The studio’s primary driving principles are harmony, wellbeing and authenticity. “I strongly believe that our homes should be balanced and harmonious, creating a haven for the residents. It should combine our clients’ chosen aesthetic with high functionality and comfort, to create a space in which they can thrive,” Bradley says.
The team incorporates wellness into their designs by, for example, selecting natural materials and highlighting a space’s connection to nature. This is especially important in a city like London, where outside space is limited. “Our role is to maximise access and connection to the green spaces, let the natural light in, and lift the energy of the building, creating the desired ambience,” she says.
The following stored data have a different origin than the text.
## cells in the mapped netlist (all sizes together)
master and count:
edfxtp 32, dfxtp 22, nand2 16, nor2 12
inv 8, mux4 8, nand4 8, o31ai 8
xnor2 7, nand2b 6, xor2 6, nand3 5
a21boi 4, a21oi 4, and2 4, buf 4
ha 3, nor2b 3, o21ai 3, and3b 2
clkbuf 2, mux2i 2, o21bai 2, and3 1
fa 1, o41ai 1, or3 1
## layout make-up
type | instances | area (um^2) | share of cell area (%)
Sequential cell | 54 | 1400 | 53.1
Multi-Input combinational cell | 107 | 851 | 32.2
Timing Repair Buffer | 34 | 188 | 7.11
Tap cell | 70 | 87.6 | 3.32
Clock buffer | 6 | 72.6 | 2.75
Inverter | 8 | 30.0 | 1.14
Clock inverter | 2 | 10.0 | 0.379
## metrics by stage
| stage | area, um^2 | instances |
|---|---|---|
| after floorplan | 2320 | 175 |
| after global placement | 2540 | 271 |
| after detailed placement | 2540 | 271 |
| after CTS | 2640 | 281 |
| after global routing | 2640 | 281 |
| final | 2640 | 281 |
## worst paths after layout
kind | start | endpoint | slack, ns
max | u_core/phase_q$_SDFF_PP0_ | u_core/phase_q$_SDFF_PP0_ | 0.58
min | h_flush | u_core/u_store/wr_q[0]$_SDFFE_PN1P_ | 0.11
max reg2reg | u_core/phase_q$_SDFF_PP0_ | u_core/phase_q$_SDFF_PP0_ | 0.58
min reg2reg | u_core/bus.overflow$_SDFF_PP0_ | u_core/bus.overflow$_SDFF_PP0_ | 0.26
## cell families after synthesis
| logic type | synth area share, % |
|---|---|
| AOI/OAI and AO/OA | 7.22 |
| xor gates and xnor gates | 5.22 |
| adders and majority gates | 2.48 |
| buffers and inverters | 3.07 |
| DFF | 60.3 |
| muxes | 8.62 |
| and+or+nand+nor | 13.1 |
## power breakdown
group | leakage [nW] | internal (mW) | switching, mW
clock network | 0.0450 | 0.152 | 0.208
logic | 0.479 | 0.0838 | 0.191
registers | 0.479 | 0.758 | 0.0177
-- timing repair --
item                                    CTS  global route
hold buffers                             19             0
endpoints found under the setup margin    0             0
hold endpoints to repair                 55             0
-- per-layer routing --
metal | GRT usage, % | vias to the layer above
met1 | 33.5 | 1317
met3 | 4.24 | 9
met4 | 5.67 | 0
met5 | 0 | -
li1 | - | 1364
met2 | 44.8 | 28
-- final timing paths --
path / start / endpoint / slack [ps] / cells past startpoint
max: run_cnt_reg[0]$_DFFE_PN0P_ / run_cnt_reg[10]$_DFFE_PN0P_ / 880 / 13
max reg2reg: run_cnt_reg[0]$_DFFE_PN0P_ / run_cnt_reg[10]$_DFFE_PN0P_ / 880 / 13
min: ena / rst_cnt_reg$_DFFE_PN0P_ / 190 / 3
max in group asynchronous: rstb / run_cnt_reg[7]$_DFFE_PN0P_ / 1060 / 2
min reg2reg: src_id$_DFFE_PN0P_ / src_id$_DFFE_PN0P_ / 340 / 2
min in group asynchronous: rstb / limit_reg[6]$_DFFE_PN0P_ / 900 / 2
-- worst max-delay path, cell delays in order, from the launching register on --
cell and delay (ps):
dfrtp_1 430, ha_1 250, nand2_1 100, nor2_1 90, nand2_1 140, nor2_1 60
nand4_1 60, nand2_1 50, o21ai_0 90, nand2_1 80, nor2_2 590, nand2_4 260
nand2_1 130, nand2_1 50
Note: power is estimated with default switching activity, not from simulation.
===== src/rtl/memory_arbiter_if.sv =====
// Shared types and the cache/RAM-side bus of the memory arbiter.
package memory_arbiter_pkg;
  typedef logic [31:0] word_t;
  typedef enum logic [1:0] {FREE, BUSY, ACCESS, ERROR} ramstate_t;
  typedef enum logic {IDLE, SERVE} arb_state_t;
  typedef enum logic [1:0] {IFETCH, DREAD, DWRITE} gtype_t;
endpackage

// Handshake: a cache raises iREN/dREN/dWEN with its address (and store data)
// and holds all of them stable until it sees its iwait/dwait low at a clock
// edge; wait low lasts exactly one cycle and marks the completing cycle, with
// iload/dload valid in that same cycle. On the RAM side ramREN/ramWEN act as
// valid and ramstate == ACCESS acts as ready; the access retires on the edge
// where both hold.
interface memory_arbiter_if #(parameter int CPUS = 2);
  import memory_arbiter_pkg::*;

  logic [CPUS-1:0]  iREN;
  logic [CPUS-1:0]  dREN;
  logic [CPUS-1:0]  dWEN;
  word_t [CPUS-1:0] iaddr;
  word_t [CPUS-1:0] daddr;
  word_t [CPUS-1:0] dstore;
  logic [CPUS-1:0]  iwait;
  logic [CPUS-1:0]  dwait;
  word_t [CPUS-1:0] iload;
  word_t [CPUS-1:0] dload;
  logic             ramREN;
  logic             ramWEN;
  word_t            ramaddr;
  word_t            ramstore;
  word_t            ramload;
  ramstate_t        ramstate;

  // Arbiter side.
  modport slave (
    input  iREN, dREN, dWEN, iaddr, daddr, dstore, ramload, ramstate,
    output iwait, dwait, iload, dload, ramREN, ramWEN, ramaddr, ramstore
  );

  // Caches plus RAM side.
  modport master (
    output iREN, dREN, dWEN, iaddr, daddr, dstore, ramload, ramstate,
    input  iwait, dwait, iload, dload, ramREN, ramWEN, ramaddr, ramstore
  );
endinterface


===== src/rtl/memory_arbiter.sv =====
// Round-robin arbiter between per-core icache/dcache requesters and one
// single-ported RAM. One RAM transaction at a time; two-word dcache blocks
// are locked so no other requester slips between the words.
module memory_arbiter
  import memory_arbiter_pkg::*;
#(
  parameter  int CPUS = 2,
  localparam int PW   = (CPUS > 1) ? $clog2(CPUS) : 1
) (
  input  logic             CLK,
  input  logic             nRST,
  memory_arbiter_if.slave  bus,
  output arb_state_t       state_o,
  output logic [PW-1:0]    gcpu_o,
  output gtype_t           gtype_o,
  output logic [PW-1:0]    rr_o
);

  arb_state_t state_q, state_d;
  logic [PW-1:0] gcpu_q, gcpu_d;
  gtype_t gtype_q, gtype_d;
  logic [PW-1:0] rr_q, rr_d;

  logic [CPUS-1:0]  iwait_c, dwait_c;
  word_t [CPUS-1:0] iload_c, dload_c;
  logic             ram_ren_c, ram_wen_c;
  word_t            ram_addr_c, ram_store_c;
  logic             gen_c;
  logic             found_c;
  logic [PW:0]      scan_sum_c;
  logic [PW-1:0]    scan_idx_c;
  logic [PW:0]      rr_sum_c;
  logic [PW-1:0]    rr_next_c;

  // Pointer to the core after the granted one, wrapping at CPUS.
  always_comb begin
    rr_sum_c = {1'b0, gcpu_q} + {{PW{1'b0}}, 1'b1};
    if (rr_sum_c >= (PW+1)'(CPUS)) begin
      rr_sum_c = '0;
    end
    rr_next_c = rr_sum_c[PW-1:0];
  end

  // Arbitration, RAM drive, completion routing and next-state selection.
  always_comb begin
    state_d     = state_q;
    gcpu_d      = gcpu_q;
    gtype_d     = gtype_q;
    rr_d        = rr_q;
    iwait_c     = '1;
    dwait_c     = '1;
    iload_c     = '0;
    dload_c     = '0;
    ram_ren_c   = 1'b0;
    ram_wen_c   = 1'b0;
    ram_addr_c  = '0;
    ram_store_c = '0;
    gen_c       = 1'b0;
    found_c     = 1'b0;
    scan_sum_c  = '0;
    scan_idx_c  = '0;

    case (state_q)
      IDLE: begin
        // First requesting core at or after rr wins; dWEN > dREN > iREN.
        for (int i = 0; i < CPUS; i++) begin
          scan_sum_c = {1'b0, rr_q} + (PW+1)'(i);
          if (scan_sum_c >= (PW+1)'(CPUS)) begin
            scan_sum_c = scan_sum_c - (PW+1)'(CPUS);
          end
          scan_idx_c = scan_sum_c[PW-1:0];
          if (!found_c && (bus.iREN[scan_idx_c] || bus.dREN[scan_idx_c] ||
                           bus.dWEN[scan_idx_c])) begin
            found_c = 1'b1;
            gcpu_d  = scan_idx_c;
            state_d = SERVE;
            if (bus.dWEN[scan_idx_c]) begin
              gtype_d = DWRITE;
            end else if (bus.dREN[scan_idx_c]) begin
              gtype_d = DREAD;
            end else begin
              gtype_d = IFETCH;
            end
          end
        end
      end

      SERVE: begin
        case (gtype_q)
          DWRITE:  gen_c = bus.dWEN[gcpu_q];
          DREAD:   gen_c = bus.dREN[gcpu_q];
          default: gen_c = bus.iREN[gcpu_q];
        endcase

        if (!gen_c) begin
          // Requester withdrew: drop the RAM access, keep rr where it was.
          state_d = IDLE;
        end else begin
          case (gtype_q)
            DWRITE: begin
              ram_wen_c   = 1'b1;
              ram_addr_c  = bus.daddr[gcpu_q];
              ram_store_c = bus.dstore[gcpu_q];
            end
            DREAD: begin
              ram_ren_c  = 1'b1;
              ram_addr_c = bus.daddr[gcpu_q];
            end
            default: begin
              ram_ren_c  = 1'b1;
              ram_addr_c = bus.iaddr[gcpu_q];
            end
          endcase

          // BUSY/FREE/ERROR all hold with wait high; ERROR is simply retried.
          if (bus.ramstate == ACCESS) begin
            if (gtype_q == IFETCH) begin
              iwait_c[gcpu_q] = 1'b0;
              iload_c[gcpu_q] = bus.ramload;
            end else begin
              dwait_c[gcpu_q] = 1'b0;
              if (gtype_q == DREAD) begin
                dload_c[gcpu_q] = bus.ramload;
              end
            end

            if (gtype_q != IFETCH && !ram_addr_c[2]) begin
              // First word of a dcache block: keep the grant for word two.
              if (bus.dWEN[gcpu_q]) begin
                gtype_d = DWRITE;
              end else if (bus.dREN[gcpu_q]) begin
                gtype_d = DREAD;
              end else begin
                state_d = IDLE;
                rr_d    = rr_next_c;
              end
            end else begin
              state_d = IDLE;
              rr_d    = rr_next_c;
            end
          end
        end
      end

      default: state_d = IDLE;
    endcase
  end

  // State registers with synchronous active-low reset.
  always_ff @(posedge CLK) begin
    if (!nRST) begin
      state_q <= IDLE;
      gcpu_q  <= '0;
      gtype_q <= IFETCH;
      rr_q    <= '0;
    end else begin
      state_q <= state_d;
      gcpu_q  <= gcpu_d;
      gtype_q <= gtype_d;
      rr_q    <= rr_d;
    end
  end

  assign bus.iwait    = iwait_c;
  assign bus.dwait    = dwait_c;
  assign bus.iload    = iload_c;
  assign bus.dload    = dload_c;
  assign bus.ramREN   = ram_ren_c;
  assign bus.ramWEN   = ram_wen_c;
  assign bus.ramaddr  = ram_addr_c;
  assign bus.ramstore = ram_store_c;

  assign state_o = state_q;
  assign gcpu_o  = gcpu_q;
  assign gtype_o = gtype_q;
  assign rr_o    = rr_q;

endmodule


===== src/flat_wrapper.sv =====
// flat-port wrapper written by rule: the top's interface ports become plain ports
module memory_arbiter_flat import memory_arbiter_pkg::*;
#(
  parameter  int CPUS = 2,
  localparam int PW   = (CPUS > 1) ? $clog2(CPUS) : 1
)
  (CLK, nRST, state_o, gcpu_o, gtype_o, rr_o, bus_iREN, bus_dREN, bus_dWEN, bus_iaddr, bus_daddr, bus_dstore, bus_ramload, bus_ramstate, bus_iwait, bus_dwait, bus_iload, bus_dload, bus_ramREN, bus_ramWEN, bus_ramaddr, bus_ramstore);
  memory_arbiter_if #(.CPUS(CPUS)) bus_i ();
  input  logic CLK;
  input  logic nRST;
  output arb_state_t state_o;
  output logic [PW-1:0] gcpu_o;
  output gtype_t gtype_o;
  output logic [PW-1:0] rr_o;
  input wire logic [$bits(bus_i.iREN)-1:0] bus_iREN;
  input wire logic [$bits(bus_i.dREN)-1:0] bus_dREN;
  input wire logic [$bits(bus_i.dWEN)-1:0] bus_dWEN;
  input wire logic [$bits(bus_i.iaddr)-1:0] bus_iaddr;
  input wire logic [$bits(bus_i.daddr)-1:0] bus_daddr;
  input wire logic [$bits(bus_i.dstore)-1:0] bus_dstore;
  input wire logic [$bits(bus_i.ramload)-1:0] bus_ramload;
  input wire logic [$bits(bus_i.ramstate)-1:0] bus_ramstate;
  output wire logic [$bits(bus_i.iwait)-1:0] bus_iwait;
  output wire logic [$bits(bus_i.dwait)-1:0] bus_dwait;
  output wire logic [$bits(bus_i.iload)-1:0] bus_iload;
  output wire logic [$bits(bus_i.dload)-1:0] bus_dload;
  output wire logic [$bits(bus_i.ramREN)-1:0] bus_ramREN;
  output wire logic [$bits(bus_i.ramWEN)-1:0] bus_ramWEN;
  output wire logic [$bits(bus_i.ramaddr)-1:0] bus_ramaddr;
  output wire logic [$bits(bus_i.ramstore)-1:0] bus_ramstore;
  assign bus_i.iREN = bus_iREN;
  assign bus_i.dREN = bus_dREN;
  assign bus_i.dWEN = bus_dWEN;
  assign bus_i.iaddr = bus_iaddr;
  assign bus_i.daddr = bus_daddr;
  assign bus_i.dstore = bus_dstore;
  assign bus_i.ramload = bus_ramload;
  assign bus_i.ramstate = bus_ramstate;
  assign bus_iwait = bus_i.iwait;
  assign bus_dwait = bus_i.dwait;
  assign bus_iload = bus_i.iload;
  assign bus_dload = bus_i.dload;
  assign bus_ramREN = bus_i.ramREN;
  assign bus_ramWEN = bus_i.ramWEN;
  assign bus_ramaddr = bus_i.ramaddr;
  assign bus_ramstore = bus_i.ramstore;
  memory_arbiter #(.CPUS(CPUS)) u_core (.CLK(CLK), .nRST(nRST), .bus(bus_i), .state_o(state_o), .gcpu_o(gcpu_o), .gtype_o(gtype_o), .rr_o(rr_o));
endmodule

===== config.mk =====
export PLATFORM = sky130hd
export DESIGN_NAME = memory_arbiter_flat
export DESIGN_NICKNAME = d
export VERILOG_FILES = /design/src/rtl/memory_arbiter_if.sv /design/src/rtl/memory_arbiter.sv /design/src/flat_wrapper.sv
export SDC_FILE = /design/constraint.sdc
export NUM_CORES = 1
export LEC_CHECK = 0
export BUFFER_PORTS_ARGS = -buffer_cell sky130_fd_sc_hd__buf_2
export CAP_MARGIN = 10
export CORE_AREA = 2 2 169 171
export CTS_CLUSTER_DIAMETER = 40
export DETAILED_ROUTE_END_ITERATION = 6
export DIE_AREA = 0 0 171 173
export PLACE_DENSITY_LB_ADDON = 0.05
export SETUP_SLACK_MARGIN = 0.1
export SLEW_MARGIN = 20
export SYNTH_ARGS = -nofsm -noshare
export SYNTH_HDL_FRONTEND = slang
export SYNTH_SLANG_ARGS = --single-unit

===== constraint.sdc =====
create_clock -name CLK -period 4.9 [get_ports CLK]
set_clock_uncertainty 0.15 [all_clocks]
set_input_delay 0.245 -clock CLK [delete_from_list [all_inputs] [get_ports CLK]]
set_output_delay 0.245 -clock CLK [all_outputs]
set_load 0.05 [all_outputs]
“Authenticity is another one of our driving principles. It means creating interiors that are authentic to our clients, their personalities, and lifestyles, but also authentic to their location and history,” Bradley adds. The firm works with a lot of heritage properties and Grade-listed homes, so designers often collaborate with organisations such as English Heritage to preserve the character of a property and respect its history, while modernising it for the owner. “For me, working with such constraints means being even more creative, respecting the heritage, and weaving the contemporary thread into it, gently, with subtleness, to create that perfect balance of tradition and modernity,” she says.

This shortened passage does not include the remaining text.